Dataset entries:
- - - -

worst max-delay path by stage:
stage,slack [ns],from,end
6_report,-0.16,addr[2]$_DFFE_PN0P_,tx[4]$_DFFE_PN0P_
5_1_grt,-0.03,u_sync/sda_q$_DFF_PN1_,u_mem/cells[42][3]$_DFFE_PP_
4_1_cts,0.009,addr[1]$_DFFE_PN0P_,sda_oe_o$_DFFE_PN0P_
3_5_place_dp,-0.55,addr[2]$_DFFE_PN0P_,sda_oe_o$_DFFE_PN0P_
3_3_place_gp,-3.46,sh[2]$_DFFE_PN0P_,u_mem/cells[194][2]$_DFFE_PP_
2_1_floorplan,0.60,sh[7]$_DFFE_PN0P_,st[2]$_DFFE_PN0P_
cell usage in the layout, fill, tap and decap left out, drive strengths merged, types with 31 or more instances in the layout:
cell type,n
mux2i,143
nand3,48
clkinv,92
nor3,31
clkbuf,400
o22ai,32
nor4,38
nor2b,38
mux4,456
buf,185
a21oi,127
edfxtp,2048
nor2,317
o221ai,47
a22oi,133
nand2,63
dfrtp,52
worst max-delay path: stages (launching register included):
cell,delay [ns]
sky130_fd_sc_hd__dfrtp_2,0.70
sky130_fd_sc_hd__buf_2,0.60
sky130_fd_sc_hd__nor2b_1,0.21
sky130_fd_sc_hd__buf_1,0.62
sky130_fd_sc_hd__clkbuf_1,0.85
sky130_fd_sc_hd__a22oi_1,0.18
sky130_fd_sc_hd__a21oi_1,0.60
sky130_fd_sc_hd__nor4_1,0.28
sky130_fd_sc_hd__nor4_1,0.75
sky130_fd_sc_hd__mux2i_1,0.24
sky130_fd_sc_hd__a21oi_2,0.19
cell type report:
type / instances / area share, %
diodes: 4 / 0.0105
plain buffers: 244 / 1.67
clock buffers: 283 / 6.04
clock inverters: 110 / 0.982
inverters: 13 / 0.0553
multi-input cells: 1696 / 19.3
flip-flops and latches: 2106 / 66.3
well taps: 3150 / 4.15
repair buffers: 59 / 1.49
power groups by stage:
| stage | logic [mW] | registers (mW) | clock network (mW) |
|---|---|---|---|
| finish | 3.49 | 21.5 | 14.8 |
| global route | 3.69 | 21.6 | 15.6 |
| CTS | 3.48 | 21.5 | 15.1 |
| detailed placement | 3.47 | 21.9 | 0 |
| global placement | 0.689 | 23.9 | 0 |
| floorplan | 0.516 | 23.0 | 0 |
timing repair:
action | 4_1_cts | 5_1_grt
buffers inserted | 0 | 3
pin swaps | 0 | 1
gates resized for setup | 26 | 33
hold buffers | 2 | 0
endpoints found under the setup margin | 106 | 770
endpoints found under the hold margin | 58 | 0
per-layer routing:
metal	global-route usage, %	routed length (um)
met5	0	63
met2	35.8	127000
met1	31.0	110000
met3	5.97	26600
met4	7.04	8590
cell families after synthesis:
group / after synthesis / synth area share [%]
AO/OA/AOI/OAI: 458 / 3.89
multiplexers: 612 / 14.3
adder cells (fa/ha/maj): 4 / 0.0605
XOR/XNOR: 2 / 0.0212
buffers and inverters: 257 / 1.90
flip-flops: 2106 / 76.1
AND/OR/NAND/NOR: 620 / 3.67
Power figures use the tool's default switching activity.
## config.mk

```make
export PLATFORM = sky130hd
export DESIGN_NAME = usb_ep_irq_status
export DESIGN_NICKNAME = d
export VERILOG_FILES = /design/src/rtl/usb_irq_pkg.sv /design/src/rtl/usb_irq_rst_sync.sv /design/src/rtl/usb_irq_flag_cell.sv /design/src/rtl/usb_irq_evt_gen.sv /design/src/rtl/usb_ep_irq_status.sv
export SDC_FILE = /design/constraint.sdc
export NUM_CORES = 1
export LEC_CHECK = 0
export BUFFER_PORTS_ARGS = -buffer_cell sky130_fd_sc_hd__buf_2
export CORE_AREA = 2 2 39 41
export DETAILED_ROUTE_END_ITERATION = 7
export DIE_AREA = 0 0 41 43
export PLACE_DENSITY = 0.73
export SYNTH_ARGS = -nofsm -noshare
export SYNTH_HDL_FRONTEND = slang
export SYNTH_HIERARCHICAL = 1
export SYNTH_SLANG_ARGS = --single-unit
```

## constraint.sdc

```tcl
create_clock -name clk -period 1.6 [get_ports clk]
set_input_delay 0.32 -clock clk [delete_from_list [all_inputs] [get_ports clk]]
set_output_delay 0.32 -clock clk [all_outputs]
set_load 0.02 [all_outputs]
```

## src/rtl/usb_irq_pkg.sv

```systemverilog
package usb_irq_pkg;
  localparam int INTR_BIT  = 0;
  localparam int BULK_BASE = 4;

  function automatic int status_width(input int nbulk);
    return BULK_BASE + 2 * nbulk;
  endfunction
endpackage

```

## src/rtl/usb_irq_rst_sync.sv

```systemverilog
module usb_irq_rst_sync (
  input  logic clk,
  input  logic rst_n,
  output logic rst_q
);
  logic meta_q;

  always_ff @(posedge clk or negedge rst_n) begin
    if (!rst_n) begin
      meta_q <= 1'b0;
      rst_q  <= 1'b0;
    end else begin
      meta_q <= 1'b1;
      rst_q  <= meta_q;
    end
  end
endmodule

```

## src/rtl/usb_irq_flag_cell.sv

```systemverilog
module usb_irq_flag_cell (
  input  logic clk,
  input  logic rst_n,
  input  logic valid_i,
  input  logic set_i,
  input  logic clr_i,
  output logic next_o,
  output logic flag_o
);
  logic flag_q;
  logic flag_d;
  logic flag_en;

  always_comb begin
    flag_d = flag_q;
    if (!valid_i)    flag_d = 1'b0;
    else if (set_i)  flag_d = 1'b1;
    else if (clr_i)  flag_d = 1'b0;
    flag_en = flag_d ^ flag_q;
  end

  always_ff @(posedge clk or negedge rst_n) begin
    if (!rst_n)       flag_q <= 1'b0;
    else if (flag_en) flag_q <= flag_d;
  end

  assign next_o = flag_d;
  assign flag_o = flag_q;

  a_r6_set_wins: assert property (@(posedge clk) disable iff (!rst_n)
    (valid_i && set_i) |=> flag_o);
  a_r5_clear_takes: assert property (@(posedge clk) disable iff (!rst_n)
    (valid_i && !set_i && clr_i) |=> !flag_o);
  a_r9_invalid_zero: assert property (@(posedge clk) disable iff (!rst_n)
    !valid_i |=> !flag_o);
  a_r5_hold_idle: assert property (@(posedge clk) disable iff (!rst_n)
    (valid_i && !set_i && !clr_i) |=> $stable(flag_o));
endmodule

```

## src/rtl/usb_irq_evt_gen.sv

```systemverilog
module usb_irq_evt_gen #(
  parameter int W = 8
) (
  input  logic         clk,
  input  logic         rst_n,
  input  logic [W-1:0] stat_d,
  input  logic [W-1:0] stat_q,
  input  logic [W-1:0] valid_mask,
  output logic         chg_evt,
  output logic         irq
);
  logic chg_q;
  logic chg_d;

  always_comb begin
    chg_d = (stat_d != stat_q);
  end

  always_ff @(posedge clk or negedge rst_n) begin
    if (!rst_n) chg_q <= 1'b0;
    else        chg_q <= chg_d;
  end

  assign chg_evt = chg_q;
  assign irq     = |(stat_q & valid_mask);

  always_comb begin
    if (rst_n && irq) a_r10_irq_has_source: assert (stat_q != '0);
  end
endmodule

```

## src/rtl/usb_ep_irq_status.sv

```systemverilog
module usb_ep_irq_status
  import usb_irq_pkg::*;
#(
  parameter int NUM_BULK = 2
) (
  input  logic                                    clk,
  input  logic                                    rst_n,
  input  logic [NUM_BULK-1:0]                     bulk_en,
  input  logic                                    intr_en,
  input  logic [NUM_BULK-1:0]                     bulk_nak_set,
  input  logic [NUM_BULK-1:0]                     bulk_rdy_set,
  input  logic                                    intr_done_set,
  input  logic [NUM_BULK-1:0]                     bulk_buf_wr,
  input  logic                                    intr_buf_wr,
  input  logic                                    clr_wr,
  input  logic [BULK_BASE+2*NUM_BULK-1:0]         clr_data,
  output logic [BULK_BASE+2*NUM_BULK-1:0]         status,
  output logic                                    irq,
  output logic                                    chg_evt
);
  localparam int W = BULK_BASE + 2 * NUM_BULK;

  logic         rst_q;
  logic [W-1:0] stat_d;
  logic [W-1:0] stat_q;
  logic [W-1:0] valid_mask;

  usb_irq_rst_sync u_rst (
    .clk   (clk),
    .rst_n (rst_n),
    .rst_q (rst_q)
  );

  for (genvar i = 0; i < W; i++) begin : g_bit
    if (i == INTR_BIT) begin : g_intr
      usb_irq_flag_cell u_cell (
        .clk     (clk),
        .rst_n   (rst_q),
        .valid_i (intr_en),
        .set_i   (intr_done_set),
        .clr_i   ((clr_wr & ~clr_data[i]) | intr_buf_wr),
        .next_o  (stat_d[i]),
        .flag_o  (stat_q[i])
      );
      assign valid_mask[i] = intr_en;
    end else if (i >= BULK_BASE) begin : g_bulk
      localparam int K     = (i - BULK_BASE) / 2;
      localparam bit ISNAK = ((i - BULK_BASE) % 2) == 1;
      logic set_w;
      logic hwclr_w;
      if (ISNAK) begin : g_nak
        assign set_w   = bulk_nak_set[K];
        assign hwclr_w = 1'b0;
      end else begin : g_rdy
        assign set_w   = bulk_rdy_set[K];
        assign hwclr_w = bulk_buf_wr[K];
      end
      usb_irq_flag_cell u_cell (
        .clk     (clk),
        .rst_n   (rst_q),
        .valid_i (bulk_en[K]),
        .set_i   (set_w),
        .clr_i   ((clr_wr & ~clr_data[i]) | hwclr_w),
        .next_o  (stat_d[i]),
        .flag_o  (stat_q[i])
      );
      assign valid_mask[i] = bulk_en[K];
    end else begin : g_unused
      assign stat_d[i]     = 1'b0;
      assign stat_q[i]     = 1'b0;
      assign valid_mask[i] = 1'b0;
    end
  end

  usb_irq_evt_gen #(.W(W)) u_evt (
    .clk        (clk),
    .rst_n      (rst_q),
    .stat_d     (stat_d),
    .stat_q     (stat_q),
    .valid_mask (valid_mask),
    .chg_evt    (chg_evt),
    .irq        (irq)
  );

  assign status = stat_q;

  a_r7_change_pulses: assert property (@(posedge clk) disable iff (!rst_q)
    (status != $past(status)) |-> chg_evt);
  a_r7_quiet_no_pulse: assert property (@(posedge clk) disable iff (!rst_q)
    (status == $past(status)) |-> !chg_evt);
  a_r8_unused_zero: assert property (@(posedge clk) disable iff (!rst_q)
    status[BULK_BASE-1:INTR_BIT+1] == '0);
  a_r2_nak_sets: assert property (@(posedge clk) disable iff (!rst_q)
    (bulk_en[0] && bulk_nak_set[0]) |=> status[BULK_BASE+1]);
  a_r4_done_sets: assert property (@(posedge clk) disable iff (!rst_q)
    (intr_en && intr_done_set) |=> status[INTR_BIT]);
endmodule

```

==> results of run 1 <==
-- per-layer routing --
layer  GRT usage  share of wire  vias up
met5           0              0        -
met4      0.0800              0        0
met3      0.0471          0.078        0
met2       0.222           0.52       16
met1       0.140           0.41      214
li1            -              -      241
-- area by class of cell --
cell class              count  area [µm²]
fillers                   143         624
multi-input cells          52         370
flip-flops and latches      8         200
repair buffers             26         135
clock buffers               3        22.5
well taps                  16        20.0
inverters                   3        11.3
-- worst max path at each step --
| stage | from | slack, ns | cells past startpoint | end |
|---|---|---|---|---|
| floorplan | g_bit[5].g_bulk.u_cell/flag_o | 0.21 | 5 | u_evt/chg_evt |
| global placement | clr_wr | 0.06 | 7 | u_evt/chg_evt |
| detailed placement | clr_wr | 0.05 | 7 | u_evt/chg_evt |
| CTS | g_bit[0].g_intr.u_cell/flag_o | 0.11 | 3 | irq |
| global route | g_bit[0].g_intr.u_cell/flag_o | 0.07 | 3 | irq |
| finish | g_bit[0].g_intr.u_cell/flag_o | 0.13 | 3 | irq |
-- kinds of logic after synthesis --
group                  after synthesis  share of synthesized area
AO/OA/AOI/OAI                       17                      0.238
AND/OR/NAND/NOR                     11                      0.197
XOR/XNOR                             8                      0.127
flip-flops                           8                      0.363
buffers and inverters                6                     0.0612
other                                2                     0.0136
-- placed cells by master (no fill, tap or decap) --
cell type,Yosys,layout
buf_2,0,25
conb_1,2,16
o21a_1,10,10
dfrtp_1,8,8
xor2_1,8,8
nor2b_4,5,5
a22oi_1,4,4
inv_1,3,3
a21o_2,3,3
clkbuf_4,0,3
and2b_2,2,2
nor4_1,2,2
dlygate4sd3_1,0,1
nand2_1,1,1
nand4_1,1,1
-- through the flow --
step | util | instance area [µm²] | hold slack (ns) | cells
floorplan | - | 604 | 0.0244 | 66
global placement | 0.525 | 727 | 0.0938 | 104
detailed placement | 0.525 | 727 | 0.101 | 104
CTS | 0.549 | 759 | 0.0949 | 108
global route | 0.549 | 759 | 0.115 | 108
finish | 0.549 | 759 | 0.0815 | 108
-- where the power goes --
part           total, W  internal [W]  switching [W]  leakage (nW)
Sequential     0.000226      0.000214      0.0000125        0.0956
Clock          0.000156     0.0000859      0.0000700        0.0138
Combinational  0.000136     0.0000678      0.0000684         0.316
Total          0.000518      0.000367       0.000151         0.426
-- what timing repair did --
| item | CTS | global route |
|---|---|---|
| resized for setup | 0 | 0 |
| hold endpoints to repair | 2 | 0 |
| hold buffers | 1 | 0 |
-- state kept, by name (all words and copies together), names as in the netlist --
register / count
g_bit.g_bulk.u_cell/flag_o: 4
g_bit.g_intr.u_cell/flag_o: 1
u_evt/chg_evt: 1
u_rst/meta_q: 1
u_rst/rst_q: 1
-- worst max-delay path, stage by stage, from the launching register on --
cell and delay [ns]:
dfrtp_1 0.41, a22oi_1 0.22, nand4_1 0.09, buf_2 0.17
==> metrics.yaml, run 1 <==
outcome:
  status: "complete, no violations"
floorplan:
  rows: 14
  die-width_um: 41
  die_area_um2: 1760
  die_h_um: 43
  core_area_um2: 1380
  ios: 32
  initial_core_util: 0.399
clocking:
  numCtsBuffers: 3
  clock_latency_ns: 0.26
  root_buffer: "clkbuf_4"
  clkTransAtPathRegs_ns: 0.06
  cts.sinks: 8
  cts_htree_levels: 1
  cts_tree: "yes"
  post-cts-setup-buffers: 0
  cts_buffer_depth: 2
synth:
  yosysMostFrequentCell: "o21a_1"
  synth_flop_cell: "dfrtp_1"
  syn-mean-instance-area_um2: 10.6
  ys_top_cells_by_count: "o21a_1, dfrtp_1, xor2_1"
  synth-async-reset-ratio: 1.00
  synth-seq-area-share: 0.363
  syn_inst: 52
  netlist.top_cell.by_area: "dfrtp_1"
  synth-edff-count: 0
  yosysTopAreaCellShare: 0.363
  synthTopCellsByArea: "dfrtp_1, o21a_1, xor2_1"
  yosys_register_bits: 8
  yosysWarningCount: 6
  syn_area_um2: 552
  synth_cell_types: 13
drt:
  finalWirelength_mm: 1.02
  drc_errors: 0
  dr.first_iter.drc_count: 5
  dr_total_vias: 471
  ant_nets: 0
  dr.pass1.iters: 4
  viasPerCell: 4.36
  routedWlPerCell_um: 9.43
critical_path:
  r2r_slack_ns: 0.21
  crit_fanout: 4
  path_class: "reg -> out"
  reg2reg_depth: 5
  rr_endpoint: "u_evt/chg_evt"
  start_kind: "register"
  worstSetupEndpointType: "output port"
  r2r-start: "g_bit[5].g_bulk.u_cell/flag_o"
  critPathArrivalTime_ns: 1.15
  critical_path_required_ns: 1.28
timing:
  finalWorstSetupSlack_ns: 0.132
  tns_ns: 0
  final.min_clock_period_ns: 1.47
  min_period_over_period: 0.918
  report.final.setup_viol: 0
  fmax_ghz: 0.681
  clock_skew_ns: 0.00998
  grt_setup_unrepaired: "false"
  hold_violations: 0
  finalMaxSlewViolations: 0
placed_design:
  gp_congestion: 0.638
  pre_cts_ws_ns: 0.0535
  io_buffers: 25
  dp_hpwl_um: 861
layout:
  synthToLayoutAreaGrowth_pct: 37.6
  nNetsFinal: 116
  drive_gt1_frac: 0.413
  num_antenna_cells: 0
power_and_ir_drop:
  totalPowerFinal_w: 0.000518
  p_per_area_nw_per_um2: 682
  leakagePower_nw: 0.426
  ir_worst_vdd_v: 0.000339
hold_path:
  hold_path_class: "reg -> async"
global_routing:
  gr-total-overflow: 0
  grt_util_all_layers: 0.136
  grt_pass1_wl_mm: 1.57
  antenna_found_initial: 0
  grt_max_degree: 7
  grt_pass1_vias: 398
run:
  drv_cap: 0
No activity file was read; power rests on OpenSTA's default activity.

- - - -

EXERCISE AIM: Retype exactly the lines of the data above that fall between the line with "2_1_floorplan,0.60,sh[7]$_DFFE_PN0P_,st[2]$_DFFE_PN0P_" and the line with "21.5 | 14.8 |", inclusive, and add nothing.

RESPONSE TO THE TASK:
2_1_floorplan,0.60,sh[7]$_DFFE_PN0P_,st[2]$_DFFE_PN0P_
cell usage in the layout, fill, tap and decap left out, drive strengths merged, types with 31 or more instances in the layout:
cell type,n
mux2i,143
nand3,48
clkinv,92
nor3,31
clkbuf,400
o22ai,32
nor4,38
nor2b,38
mux4,456
buf,185
a21oi,127
edfxtp,2048
nor2,317
o221ai,47
a22oi,133
nand2,63
dfrtp,52
worst max-delay path: stages (launching register included):
cell,delay [ns]
sky130_fd_sc_hd__dfrtp_2,0.70
sky130_fd_sc_hd__buf_2,0.60
sky130_fd_sc_hd__nor2b_1,0.21
sky130_fd_sc_hd__buf_1,0.62
sky130_fd_sc_hd__clkbuf_1,0.85
sky130_fd_sc_hd__a22oi_1,0.18
sky130_fd_sc_hd__a21oi_1,0.60
sky130_fd_sc_hd__nor4_1,0.28
sky130_fd_sc_hd__nor4_1,0.75
sky130_fd_sc_hd__mux2i_1,0.24
sky130_fd_sc_hd__a21oi_2,0.19
cell type report:
type / instances / area share, %
diodes: 4 / 0.0105
plain buffers: 244 / 1.67
clock buffers: 283 / 6.04
clock inverters: 110 / 0.982
inverters: 13 / 0.0553
multi-input cells: 1696 / 19.3
flip-flops and latches: 2106 / 66.3
well taps: 3150 / 4.15
repair buffers: 59 / 1.49
power groups by stage:
| stage | logic [mW] | registers (mW) | clock network (mW) |
|---|---|---|---|
| finish | 3.49 | 21.5 | 14.8 |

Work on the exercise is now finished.